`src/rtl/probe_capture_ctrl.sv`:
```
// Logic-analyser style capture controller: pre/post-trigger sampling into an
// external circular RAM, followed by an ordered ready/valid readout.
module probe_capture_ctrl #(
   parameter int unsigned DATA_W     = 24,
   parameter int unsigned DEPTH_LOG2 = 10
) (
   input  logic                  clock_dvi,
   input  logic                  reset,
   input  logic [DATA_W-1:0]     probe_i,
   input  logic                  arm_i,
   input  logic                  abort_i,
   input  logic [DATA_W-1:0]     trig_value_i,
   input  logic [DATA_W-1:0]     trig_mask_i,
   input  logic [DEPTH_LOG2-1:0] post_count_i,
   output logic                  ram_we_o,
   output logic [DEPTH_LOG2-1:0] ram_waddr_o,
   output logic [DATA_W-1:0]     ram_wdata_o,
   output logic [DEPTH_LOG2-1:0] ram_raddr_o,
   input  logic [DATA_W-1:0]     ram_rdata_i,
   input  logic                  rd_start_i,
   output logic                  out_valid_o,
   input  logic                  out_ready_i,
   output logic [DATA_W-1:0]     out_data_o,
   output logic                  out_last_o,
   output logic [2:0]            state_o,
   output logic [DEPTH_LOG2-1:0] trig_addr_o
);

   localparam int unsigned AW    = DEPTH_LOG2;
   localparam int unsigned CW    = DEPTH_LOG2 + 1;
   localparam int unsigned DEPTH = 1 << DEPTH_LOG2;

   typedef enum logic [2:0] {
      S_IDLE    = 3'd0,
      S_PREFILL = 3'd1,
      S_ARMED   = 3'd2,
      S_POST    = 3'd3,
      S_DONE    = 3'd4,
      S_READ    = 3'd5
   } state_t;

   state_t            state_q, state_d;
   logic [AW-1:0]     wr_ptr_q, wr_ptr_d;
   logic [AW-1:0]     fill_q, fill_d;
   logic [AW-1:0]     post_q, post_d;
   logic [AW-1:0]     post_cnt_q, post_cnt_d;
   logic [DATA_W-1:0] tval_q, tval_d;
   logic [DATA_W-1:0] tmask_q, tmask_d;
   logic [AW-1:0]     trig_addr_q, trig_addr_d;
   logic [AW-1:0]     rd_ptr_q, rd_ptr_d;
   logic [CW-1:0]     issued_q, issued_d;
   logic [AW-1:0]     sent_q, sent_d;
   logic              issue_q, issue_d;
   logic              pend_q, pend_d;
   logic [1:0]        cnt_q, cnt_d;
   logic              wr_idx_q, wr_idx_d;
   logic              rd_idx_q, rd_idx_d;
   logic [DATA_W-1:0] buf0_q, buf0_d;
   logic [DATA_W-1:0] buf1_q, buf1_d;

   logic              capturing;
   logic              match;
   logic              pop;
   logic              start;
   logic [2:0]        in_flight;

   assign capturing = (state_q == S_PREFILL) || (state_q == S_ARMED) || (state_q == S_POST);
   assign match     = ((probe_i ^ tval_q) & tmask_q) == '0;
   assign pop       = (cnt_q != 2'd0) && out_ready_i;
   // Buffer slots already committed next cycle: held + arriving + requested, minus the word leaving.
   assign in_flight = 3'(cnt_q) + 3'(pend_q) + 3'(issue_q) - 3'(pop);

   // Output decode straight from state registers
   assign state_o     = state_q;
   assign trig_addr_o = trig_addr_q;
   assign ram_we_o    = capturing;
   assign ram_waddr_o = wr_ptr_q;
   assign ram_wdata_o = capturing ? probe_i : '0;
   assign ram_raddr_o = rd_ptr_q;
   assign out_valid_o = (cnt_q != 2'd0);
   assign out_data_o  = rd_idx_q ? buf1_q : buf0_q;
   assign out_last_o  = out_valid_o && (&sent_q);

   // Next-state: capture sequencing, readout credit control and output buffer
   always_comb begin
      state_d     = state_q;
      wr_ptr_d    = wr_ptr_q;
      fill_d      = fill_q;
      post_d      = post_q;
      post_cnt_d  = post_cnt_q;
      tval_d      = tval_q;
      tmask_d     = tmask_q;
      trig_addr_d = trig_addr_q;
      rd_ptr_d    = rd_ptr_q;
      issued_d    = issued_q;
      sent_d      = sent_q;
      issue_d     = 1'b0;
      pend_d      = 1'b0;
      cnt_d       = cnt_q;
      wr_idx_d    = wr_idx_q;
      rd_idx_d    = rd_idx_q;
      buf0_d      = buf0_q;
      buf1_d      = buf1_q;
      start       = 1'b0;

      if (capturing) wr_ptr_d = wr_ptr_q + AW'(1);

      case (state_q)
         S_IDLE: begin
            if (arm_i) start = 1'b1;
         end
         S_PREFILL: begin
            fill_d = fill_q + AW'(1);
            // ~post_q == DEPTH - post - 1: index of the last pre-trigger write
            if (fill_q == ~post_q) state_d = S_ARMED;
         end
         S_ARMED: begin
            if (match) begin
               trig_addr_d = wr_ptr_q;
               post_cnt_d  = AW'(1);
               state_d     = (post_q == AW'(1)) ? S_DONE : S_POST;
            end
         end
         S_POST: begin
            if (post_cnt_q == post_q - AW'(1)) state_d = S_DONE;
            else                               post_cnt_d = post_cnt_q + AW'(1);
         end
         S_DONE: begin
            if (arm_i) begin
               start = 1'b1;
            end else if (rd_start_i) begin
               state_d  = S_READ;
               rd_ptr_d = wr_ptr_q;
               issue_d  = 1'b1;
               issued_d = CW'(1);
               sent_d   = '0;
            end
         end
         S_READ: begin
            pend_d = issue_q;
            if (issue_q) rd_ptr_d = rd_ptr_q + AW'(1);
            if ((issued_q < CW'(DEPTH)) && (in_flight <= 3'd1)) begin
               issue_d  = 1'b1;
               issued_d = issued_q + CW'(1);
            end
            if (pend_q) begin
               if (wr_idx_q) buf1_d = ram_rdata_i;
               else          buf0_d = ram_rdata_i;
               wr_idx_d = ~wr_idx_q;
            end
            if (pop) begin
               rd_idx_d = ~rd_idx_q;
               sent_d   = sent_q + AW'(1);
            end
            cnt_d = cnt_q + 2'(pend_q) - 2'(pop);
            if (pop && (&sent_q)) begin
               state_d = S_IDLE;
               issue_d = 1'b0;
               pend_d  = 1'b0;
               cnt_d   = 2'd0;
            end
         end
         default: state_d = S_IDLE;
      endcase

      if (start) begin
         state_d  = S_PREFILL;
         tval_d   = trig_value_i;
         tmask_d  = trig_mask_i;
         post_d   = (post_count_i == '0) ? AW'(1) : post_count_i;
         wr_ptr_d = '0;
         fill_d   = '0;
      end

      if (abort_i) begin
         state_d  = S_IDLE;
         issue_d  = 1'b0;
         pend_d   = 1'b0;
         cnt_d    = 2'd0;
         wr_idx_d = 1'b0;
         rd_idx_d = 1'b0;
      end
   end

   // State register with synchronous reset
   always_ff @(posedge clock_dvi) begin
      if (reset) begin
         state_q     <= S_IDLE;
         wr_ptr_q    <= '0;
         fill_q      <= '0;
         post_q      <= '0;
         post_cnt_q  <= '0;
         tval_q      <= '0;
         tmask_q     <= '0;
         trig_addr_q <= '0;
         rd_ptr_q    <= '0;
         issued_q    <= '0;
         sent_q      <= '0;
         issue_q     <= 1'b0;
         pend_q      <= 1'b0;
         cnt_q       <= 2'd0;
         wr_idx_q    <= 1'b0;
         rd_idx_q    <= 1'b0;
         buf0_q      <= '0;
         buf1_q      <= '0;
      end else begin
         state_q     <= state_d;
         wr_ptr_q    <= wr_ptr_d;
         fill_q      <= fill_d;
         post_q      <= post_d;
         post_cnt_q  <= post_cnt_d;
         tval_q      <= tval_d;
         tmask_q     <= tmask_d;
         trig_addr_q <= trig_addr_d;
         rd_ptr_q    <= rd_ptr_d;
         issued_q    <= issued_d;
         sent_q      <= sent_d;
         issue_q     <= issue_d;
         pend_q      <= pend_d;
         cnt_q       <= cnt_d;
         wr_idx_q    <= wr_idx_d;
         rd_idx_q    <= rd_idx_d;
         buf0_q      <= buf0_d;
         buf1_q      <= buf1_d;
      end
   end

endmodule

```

---

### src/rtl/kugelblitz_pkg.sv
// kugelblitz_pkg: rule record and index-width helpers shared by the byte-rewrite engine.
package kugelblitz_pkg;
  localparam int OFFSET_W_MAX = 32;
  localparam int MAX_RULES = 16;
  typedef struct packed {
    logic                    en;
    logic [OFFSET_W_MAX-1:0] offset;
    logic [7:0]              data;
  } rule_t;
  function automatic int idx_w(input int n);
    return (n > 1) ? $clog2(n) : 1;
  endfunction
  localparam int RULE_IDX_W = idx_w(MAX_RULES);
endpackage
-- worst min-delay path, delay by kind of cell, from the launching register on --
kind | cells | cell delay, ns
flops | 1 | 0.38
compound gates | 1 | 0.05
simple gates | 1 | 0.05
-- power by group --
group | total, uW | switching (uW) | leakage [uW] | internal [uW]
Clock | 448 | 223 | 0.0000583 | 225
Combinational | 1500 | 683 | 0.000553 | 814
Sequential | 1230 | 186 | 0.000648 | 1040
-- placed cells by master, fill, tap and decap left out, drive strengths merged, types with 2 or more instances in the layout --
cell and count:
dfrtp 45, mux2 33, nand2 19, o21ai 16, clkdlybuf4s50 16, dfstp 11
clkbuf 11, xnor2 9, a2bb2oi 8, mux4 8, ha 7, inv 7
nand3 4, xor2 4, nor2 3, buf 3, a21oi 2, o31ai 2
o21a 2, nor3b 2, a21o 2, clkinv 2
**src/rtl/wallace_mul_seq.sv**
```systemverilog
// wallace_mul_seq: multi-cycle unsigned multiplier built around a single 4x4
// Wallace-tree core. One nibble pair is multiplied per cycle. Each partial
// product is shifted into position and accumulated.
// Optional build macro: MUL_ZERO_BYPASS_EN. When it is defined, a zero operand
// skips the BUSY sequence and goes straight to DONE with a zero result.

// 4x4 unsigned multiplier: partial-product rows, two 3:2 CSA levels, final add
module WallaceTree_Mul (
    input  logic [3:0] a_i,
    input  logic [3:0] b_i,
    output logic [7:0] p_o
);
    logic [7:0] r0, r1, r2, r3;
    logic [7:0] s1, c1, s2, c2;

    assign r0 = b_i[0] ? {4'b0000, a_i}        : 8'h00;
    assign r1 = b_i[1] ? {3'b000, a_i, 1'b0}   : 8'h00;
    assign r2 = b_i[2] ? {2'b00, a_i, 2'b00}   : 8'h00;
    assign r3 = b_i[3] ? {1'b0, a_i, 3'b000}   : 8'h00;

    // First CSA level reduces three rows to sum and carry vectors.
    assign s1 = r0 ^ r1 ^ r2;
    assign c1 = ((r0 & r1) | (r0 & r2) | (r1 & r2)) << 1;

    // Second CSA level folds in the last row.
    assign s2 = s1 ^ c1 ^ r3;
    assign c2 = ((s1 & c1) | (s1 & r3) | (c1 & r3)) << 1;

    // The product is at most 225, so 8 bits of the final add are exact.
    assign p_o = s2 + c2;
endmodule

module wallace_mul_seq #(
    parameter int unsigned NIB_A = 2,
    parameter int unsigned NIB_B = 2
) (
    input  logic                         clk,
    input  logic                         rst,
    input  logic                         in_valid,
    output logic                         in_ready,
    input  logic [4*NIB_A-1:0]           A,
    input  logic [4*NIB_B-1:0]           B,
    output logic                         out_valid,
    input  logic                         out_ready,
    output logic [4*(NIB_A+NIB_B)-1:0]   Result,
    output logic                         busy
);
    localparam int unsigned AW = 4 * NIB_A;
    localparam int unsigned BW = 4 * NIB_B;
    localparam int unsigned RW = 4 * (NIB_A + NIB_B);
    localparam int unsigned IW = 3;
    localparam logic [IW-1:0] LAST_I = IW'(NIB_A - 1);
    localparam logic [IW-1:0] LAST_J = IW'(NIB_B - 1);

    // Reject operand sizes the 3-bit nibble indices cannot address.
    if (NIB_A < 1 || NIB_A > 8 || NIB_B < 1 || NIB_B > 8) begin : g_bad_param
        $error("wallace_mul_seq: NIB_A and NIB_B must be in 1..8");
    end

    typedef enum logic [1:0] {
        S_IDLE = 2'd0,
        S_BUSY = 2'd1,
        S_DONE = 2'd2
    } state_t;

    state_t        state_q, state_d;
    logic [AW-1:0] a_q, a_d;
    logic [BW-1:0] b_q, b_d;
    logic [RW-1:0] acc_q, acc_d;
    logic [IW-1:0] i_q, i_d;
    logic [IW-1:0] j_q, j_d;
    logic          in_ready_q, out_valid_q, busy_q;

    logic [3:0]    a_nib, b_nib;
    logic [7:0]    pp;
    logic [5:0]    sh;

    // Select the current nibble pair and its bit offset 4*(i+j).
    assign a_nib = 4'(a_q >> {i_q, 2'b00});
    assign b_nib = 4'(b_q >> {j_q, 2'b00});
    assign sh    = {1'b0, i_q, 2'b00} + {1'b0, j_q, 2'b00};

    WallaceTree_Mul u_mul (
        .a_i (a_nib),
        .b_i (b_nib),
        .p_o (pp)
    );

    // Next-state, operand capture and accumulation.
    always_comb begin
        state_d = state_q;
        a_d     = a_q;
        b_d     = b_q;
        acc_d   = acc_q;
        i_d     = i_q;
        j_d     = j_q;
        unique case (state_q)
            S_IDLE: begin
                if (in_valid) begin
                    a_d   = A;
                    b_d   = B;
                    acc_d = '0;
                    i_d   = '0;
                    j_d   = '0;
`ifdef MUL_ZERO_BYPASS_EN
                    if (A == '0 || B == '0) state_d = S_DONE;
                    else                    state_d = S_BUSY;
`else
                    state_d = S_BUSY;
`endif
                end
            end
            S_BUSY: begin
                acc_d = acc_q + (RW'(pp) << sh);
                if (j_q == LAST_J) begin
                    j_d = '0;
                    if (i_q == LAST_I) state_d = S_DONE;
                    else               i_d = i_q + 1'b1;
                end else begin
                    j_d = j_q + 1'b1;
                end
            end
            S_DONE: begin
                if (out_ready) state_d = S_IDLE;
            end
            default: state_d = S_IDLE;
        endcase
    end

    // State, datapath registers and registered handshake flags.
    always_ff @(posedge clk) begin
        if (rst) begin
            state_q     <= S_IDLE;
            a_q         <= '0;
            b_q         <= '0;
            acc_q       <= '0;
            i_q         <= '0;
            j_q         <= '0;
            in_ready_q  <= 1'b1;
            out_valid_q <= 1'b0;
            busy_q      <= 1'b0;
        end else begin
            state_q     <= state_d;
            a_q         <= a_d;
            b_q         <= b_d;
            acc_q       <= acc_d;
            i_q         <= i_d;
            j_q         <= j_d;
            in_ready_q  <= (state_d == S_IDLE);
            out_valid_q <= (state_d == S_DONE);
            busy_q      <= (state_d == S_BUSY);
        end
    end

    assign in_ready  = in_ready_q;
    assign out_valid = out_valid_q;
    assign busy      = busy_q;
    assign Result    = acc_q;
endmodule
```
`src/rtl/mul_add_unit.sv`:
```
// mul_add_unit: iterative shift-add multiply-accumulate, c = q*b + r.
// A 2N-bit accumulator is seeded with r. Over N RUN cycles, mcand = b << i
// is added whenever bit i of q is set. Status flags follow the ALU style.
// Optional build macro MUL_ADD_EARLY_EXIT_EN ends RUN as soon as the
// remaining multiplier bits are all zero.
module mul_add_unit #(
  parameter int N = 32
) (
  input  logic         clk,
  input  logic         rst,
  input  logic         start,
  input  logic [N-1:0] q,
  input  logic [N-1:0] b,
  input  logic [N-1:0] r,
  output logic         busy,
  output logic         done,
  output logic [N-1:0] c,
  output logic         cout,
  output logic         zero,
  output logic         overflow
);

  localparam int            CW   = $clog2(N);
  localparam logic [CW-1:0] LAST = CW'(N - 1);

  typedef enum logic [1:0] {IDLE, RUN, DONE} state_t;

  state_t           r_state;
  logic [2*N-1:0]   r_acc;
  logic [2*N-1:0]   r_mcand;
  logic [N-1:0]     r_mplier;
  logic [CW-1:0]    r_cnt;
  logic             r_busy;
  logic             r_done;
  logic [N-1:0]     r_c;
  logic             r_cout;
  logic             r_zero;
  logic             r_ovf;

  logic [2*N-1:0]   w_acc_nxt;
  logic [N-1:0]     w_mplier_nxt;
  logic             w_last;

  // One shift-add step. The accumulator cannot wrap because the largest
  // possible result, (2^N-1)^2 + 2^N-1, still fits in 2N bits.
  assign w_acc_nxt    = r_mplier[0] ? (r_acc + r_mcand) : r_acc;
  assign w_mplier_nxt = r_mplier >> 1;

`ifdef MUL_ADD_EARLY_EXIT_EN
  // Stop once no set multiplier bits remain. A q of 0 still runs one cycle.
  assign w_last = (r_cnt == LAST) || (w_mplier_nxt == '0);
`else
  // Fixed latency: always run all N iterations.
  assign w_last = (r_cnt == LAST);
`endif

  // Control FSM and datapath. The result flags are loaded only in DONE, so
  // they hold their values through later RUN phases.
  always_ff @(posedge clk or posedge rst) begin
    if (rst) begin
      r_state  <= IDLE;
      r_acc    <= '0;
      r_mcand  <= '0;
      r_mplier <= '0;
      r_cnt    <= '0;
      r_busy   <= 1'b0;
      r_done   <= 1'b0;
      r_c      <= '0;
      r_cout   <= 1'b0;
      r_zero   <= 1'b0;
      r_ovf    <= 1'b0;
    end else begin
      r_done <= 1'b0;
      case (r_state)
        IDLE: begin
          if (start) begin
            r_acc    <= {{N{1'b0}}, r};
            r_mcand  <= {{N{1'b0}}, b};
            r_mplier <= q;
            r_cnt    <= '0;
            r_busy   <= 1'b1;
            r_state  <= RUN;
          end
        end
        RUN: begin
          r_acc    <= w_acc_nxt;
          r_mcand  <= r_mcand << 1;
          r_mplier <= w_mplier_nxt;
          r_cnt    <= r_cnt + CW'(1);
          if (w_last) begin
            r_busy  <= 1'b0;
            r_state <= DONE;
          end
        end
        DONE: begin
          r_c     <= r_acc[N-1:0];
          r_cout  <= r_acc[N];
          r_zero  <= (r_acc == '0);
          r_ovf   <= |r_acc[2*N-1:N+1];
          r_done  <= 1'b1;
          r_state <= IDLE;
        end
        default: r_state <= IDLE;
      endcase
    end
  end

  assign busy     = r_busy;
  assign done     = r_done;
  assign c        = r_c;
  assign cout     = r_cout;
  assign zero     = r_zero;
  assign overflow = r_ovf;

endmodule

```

▸ **DIRECTIONS FOR THIS TASK**
Copy every line of the listing that contains the word "accumulator".

▸ **RESULT OF THE EXERCISE**
// A 2N-bit accumulator is seeded with r. Over N RUN cycles, mcand = b << i
  // One shift-add step. The accumulator cannot wrap because the largest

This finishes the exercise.